Google CEO Eric Schmidt offered a look at how Google approaches its users and how he sees technology shaping our behavior in the years to come at the Washington Ideas Forum, an event held late last week.
Google's policy, he explained, is to get as close as possible to the "creepy" line without going past it.
"There is what I call the creepy line," he said, according to The Hill. "The Google policy on a lot of things is to get right up to the creepy line and not cross it."
Schmidt was asked by The Atlantic's James Bennet about the possibility of Google developing a kind of "implant" in the future.
"I would argue that implanting something in your brain is beyond the creepy line," he replied, according to The Hill's transcript, "at least for the moment, until the technology gets better."
He remarked that Google's culture is such that he would know if such a technology were in development, but that, "As far as I know, we do not have a medical lab working on implants." He added, "As far as I know. I will check after this."

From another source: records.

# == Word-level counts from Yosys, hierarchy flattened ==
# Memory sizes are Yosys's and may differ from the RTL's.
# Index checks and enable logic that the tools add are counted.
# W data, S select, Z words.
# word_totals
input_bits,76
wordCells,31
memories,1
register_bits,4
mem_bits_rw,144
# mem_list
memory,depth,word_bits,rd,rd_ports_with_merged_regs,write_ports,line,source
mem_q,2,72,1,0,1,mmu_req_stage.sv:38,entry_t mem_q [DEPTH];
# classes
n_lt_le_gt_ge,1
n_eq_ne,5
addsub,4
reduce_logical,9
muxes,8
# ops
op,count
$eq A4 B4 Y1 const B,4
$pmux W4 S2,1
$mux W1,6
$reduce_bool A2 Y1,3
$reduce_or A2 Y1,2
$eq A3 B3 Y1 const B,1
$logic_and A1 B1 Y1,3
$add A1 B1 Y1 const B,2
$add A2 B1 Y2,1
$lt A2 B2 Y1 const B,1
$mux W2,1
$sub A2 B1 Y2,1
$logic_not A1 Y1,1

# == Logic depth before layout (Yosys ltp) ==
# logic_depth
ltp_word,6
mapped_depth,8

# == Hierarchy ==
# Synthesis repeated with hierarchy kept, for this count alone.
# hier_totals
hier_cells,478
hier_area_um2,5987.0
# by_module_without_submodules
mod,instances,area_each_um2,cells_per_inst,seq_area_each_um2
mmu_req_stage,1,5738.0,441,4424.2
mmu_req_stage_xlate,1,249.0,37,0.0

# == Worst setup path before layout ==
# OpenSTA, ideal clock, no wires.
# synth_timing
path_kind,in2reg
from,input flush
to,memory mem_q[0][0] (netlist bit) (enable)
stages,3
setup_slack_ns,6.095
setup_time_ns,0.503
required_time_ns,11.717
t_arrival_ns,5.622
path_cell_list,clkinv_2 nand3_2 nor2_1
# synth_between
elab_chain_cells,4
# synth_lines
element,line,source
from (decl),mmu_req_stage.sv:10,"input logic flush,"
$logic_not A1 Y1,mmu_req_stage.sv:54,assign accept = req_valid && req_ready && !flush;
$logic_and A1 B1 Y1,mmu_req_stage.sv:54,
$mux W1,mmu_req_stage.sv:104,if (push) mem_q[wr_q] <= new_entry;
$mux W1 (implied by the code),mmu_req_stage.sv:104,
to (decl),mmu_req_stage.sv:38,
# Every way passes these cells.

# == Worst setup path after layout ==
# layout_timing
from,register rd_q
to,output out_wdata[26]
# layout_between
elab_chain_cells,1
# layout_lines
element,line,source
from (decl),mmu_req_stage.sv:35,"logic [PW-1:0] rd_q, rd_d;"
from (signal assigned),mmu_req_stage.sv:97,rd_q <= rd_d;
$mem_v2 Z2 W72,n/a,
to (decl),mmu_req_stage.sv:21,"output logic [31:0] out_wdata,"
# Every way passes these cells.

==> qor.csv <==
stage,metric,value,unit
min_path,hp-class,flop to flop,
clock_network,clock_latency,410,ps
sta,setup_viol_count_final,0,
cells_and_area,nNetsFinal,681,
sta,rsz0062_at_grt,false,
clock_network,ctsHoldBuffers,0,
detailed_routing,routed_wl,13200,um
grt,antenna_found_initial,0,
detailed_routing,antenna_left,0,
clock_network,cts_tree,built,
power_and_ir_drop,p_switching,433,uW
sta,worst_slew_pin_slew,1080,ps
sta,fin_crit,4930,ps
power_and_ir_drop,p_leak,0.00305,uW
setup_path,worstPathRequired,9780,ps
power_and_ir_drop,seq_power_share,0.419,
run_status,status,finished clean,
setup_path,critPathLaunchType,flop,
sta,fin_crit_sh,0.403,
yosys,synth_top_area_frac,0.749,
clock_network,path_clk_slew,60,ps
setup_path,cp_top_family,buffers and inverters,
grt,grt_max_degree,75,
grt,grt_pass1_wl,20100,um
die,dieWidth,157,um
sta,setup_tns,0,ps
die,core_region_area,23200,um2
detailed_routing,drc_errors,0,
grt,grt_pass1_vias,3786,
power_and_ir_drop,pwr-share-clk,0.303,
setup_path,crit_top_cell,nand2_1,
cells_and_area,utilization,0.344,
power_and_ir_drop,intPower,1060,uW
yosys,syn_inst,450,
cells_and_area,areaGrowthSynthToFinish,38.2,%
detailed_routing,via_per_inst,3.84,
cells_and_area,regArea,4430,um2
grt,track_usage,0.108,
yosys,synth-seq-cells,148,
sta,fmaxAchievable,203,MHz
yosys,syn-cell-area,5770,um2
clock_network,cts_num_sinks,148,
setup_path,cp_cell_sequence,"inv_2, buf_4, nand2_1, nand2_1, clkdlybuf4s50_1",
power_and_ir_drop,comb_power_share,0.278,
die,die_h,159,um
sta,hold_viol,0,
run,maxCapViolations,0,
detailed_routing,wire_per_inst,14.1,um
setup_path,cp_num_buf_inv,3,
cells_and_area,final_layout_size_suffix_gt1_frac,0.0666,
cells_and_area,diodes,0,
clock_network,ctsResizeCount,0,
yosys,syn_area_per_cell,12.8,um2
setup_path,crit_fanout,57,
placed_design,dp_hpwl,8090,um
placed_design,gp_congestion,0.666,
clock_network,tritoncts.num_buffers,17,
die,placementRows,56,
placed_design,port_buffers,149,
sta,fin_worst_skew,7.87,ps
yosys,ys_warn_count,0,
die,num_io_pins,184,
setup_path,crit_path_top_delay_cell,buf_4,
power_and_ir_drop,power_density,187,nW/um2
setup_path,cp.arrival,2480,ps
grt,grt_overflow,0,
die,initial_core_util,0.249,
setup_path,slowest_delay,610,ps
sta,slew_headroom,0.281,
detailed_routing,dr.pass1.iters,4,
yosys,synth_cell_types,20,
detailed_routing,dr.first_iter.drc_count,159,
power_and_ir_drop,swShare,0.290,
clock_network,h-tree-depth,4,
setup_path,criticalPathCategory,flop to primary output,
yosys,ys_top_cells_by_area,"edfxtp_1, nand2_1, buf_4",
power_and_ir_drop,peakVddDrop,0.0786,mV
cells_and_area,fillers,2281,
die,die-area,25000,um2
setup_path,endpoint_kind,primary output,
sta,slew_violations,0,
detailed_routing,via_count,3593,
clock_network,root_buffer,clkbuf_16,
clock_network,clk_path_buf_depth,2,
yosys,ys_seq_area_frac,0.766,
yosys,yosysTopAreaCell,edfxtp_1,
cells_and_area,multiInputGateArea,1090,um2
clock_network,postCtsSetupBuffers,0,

As for how Google will serve its users, he noted, "With your permission you give us more information about you, about your friends, and we can improve the quality of our searches...We don't need you to type at all. We know where you are. We know where you've been. We can more or less now what you're thinking about."
Bennet also asked Schimdt about his concept of "augmented humanity," which Schmidt described at the recent TechCrunch Disrupt conference, and asked the CEO about how people will interact with computers in the future.
"Ultimately, if you take this forward some decades, it's obvious that the computers will be our assistants, that they will wander around with us, if you will, they'll know where we are, they'll care what we're doing," Schmidt said. "They'll be able to track all these kinds of things...This means, for example, you don't need to remember as much as you used to."